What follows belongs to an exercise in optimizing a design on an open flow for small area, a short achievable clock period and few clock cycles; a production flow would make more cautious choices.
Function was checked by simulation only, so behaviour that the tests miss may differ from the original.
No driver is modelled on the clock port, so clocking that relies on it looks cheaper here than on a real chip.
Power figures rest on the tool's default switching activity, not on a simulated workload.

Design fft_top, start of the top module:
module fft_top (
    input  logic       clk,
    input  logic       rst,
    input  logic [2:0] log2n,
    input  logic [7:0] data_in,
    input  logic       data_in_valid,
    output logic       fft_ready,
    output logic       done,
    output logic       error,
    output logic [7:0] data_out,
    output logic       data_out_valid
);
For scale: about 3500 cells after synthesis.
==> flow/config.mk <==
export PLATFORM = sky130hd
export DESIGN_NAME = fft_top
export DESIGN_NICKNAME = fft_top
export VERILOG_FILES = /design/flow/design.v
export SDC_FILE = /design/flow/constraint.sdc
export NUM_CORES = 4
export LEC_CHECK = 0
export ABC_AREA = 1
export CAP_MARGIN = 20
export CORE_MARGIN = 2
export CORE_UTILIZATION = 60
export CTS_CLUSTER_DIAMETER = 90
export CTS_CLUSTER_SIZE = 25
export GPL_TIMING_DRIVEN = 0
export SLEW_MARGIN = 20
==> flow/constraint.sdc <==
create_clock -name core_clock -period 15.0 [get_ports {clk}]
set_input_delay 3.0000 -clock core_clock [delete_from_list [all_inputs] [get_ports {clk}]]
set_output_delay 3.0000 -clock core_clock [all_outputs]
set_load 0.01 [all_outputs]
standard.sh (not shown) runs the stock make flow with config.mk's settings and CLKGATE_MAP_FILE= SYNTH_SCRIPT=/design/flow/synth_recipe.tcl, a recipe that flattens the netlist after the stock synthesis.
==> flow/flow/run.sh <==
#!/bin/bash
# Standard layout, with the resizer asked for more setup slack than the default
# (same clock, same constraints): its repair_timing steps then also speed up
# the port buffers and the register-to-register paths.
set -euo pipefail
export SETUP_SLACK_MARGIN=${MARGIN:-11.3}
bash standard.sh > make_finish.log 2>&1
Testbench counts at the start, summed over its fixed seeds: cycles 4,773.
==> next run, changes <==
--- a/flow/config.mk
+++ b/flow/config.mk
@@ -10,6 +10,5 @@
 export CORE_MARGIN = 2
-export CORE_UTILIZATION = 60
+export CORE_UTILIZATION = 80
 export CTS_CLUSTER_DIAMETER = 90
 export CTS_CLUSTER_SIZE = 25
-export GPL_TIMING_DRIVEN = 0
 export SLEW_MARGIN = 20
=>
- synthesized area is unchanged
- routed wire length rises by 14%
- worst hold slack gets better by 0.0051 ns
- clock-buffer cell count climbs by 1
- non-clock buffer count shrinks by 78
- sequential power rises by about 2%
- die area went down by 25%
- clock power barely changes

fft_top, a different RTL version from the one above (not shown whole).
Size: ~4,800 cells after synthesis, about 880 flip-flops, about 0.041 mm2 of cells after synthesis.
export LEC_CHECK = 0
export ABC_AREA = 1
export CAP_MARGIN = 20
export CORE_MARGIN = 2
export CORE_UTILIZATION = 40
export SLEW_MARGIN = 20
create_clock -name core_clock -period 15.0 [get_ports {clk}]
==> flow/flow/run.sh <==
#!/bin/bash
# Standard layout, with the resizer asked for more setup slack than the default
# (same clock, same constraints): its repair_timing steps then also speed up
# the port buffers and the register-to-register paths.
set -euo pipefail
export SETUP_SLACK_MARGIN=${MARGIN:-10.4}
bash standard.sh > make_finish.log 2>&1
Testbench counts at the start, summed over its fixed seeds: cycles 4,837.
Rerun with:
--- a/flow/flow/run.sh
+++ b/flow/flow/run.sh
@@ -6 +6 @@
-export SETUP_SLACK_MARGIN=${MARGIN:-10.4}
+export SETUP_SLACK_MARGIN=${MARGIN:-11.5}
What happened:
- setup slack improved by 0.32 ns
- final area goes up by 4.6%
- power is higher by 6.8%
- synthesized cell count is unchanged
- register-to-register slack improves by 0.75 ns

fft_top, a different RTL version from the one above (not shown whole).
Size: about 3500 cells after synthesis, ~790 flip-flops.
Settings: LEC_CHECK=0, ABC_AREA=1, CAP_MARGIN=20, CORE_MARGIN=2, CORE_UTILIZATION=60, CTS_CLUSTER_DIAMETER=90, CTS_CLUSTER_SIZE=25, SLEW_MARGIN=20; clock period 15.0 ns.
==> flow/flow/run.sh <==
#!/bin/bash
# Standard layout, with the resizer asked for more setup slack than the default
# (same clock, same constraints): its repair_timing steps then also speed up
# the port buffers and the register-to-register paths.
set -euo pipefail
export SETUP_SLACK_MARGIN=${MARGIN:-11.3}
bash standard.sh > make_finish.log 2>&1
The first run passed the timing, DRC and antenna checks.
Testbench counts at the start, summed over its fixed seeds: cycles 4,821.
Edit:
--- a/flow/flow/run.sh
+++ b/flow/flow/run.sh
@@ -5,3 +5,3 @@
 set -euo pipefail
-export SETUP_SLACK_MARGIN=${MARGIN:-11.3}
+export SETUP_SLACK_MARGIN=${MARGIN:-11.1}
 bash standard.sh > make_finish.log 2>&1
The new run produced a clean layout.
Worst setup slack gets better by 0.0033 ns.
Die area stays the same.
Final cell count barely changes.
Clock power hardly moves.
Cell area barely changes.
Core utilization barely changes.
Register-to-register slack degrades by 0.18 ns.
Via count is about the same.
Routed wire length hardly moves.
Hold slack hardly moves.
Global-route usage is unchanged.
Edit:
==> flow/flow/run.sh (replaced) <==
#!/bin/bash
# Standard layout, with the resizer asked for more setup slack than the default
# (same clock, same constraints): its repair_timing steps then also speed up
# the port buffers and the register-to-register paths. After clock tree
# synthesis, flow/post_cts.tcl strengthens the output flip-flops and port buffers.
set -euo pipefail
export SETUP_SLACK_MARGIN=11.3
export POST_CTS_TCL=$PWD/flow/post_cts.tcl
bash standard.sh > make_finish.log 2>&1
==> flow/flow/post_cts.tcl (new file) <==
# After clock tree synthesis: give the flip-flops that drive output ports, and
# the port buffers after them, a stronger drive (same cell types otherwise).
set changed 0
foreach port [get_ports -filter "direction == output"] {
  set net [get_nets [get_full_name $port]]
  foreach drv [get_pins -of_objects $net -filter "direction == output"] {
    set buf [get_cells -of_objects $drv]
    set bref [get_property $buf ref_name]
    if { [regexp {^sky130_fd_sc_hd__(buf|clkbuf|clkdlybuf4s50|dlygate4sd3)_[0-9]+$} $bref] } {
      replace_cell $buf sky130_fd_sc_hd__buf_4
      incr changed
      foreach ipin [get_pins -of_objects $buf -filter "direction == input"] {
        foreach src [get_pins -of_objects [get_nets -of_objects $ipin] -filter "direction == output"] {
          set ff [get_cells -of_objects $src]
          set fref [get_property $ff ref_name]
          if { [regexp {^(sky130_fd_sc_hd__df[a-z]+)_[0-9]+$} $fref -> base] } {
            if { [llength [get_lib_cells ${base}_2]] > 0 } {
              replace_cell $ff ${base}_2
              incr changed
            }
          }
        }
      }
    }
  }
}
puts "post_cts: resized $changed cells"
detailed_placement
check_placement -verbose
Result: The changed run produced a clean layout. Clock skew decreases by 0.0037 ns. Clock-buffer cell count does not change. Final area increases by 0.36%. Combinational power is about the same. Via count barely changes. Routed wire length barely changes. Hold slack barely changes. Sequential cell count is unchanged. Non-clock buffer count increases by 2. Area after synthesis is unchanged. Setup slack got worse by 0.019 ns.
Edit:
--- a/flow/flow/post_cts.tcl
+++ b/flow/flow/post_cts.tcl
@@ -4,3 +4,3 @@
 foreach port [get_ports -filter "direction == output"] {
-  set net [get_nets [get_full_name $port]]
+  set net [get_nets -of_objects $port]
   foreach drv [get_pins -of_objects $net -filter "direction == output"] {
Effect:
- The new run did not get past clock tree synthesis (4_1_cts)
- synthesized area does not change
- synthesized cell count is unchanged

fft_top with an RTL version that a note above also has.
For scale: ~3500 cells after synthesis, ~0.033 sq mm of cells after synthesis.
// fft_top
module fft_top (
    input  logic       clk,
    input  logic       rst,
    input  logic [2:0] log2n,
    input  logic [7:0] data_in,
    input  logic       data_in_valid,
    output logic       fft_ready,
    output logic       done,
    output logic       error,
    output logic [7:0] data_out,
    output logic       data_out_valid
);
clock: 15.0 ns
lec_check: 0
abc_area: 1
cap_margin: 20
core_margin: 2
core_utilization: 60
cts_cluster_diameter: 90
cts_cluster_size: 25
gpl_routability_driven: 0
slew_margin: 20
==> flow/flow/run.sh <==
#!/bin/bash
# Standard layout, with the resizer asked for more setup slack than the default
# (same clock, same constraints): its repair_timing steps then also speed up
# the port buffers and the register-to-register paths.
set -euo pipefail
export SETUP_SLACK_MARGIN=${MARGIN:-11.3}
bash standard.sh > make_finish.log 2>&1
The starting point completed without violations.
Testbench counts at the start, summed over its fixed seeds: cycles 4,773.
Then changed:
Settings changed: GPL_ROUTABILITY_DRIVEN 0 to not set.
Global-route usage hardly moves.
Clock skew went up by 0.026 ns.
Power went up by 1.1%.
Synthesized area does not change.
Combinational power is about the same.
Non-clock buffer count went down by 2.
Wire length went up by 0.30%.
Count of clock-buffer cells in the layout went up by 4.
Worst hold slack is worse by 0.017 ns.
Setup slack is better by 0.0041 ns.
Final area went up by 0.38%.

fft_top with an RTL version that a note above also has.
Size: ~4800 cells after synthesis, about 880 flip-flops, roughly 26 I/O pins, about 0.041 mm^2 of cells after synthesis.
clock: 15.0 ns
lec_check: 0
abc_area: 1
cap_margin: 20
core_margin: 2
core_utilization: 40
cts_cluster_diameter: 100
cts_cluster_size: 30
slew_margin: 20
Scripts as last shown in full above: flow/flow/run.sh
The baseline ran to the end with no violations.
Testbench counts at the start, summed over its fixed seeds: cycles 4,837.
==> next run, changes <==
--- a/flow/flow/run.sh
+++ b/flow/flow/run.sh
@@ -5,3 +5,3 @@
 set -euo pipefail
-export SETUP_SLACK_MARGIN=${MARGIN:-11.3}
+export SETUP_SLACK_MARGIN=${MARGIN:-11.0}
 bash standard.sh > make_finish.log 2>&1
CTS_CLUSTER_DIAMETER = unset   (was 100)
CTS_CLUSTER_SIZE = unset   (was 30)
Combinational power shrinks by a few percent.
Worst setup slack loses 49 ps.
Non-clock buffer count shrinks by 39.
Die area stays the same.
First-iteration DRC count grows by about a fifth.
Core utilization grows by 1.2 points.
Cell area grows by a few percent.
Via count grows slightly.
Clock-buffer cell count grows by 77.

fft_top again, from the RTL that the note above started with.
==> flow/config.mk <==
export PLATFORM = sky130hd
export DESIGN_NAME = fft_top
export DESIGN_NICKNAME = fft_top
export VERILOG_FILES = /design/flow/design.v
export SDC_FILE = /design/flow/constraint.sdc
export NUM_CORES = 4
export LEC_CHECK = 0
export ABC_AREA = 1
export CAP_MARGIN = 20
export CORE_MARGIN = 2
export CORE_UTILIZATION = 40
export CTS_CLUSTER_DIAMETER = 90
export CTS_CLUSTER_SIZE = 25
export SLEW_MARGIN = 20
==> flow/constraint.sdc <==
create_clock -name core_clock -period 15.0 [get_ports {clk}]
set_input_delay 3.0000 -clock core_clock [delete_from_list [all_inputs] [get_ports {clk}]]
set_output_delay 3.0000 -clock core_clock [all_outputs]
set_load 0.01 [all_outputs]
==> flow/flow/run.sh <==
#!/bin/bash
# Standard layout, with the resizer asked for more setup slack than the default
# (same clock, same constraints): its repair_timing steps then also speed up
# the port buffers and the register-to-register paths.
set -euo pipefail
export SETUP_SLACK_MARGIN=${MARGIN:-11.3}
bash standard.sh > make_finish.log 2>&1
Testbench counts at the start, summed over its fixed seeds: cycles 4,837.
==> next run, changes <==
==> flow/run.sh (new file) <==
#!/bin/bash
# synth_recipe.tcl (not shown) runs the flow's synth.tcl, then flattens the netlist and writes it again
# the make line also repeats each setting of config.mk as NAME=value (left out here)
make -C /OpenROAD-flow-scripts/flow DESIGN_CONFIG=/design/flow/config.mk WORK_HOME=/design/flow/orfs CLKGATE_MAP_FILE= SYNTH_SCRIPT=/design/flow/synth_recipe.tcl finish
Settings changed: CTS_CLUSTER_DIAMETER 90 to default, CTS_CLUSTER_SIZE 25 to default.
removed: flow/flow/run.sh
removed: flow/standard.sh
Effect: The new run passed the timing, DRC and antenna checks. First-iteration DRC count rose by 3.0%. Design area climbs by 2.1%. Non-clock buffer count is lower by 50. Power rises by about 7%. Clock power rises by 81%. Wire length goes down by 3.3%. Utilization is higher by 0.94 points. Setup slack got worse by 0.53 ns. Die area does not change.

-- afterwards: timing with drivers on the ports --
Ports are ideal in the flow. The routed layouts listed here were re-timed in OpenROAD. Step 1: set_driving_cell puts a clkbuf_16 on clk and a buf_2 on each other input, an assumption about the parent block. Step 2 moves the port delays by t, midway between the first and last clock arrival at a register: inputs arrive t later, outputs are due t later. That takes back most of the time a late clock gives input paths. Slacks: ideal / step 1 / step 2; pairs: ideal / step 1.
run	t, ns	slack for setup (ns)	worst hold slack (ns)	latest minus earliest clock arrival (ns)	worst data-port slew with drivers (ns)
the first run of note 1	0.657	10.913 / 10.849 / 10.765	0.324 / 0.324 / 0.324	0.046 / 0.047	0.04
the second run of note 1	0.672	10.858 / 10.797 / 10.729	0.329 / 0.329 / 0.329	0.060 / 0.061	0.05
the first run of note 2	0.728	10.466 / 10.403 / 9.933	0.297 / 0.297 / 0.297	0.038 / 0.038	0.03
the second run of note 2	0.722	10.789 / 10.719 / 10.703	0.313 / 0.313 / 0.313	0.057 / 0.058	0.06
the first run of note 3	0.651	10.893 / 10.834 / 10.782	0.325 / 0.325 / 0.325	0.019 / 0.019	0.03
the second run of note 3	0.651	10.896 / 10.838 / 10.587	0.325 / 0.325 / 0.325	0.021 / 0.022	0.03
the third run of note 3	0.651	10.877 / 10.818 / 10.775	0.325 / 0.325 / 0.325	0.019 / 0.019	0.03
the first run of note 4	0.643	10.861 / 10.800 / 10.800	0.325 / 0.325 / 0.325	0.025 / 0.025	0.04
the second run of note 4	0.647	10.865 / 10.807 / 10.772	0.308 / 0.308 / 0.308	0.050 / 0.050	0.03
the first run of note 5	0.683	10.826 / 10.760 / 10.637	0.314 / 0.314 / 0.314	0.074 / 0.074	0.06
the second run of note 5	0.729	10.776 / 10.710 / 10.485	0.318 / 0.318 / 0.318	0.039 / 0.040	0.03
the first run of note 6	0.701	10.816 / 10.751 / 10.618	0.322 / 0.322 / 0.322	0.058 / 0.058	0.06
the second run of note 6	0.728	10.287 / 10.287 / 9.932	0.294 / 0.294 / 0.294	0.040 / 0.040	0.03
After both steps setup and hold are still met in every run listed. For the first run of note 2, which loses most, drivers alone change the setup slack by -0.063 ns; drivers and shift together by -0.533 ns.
-=-=-=-=-
From the listing above, pick out each line where the word "config" appears.

==> flow/config.mk <==
standard.sh (not shown) runs the stock make flow with config.mk's settings and CLKGATE_MAP_FILE= SYNTH_SCRIPT=/design/flow/synth_recipe.tcl, a recipe that flattens the netlist after the stock synthesis.
--- a/flow/config.mk
+++ b/flow/config.mk
==> flow/config.mk <==
# the make line also repeats each setting of config.mk as NAME=value (left out here)
make -C /OpenROAD-flow-scripts/flow DESIGN_CONFIG=/design/flow/config.mk WORK_HOME=/design/flow/orfs CLKGATE_MAP_FILE= SYNTH_SCRIPT=/design/flow/synth_recipe.tcl finish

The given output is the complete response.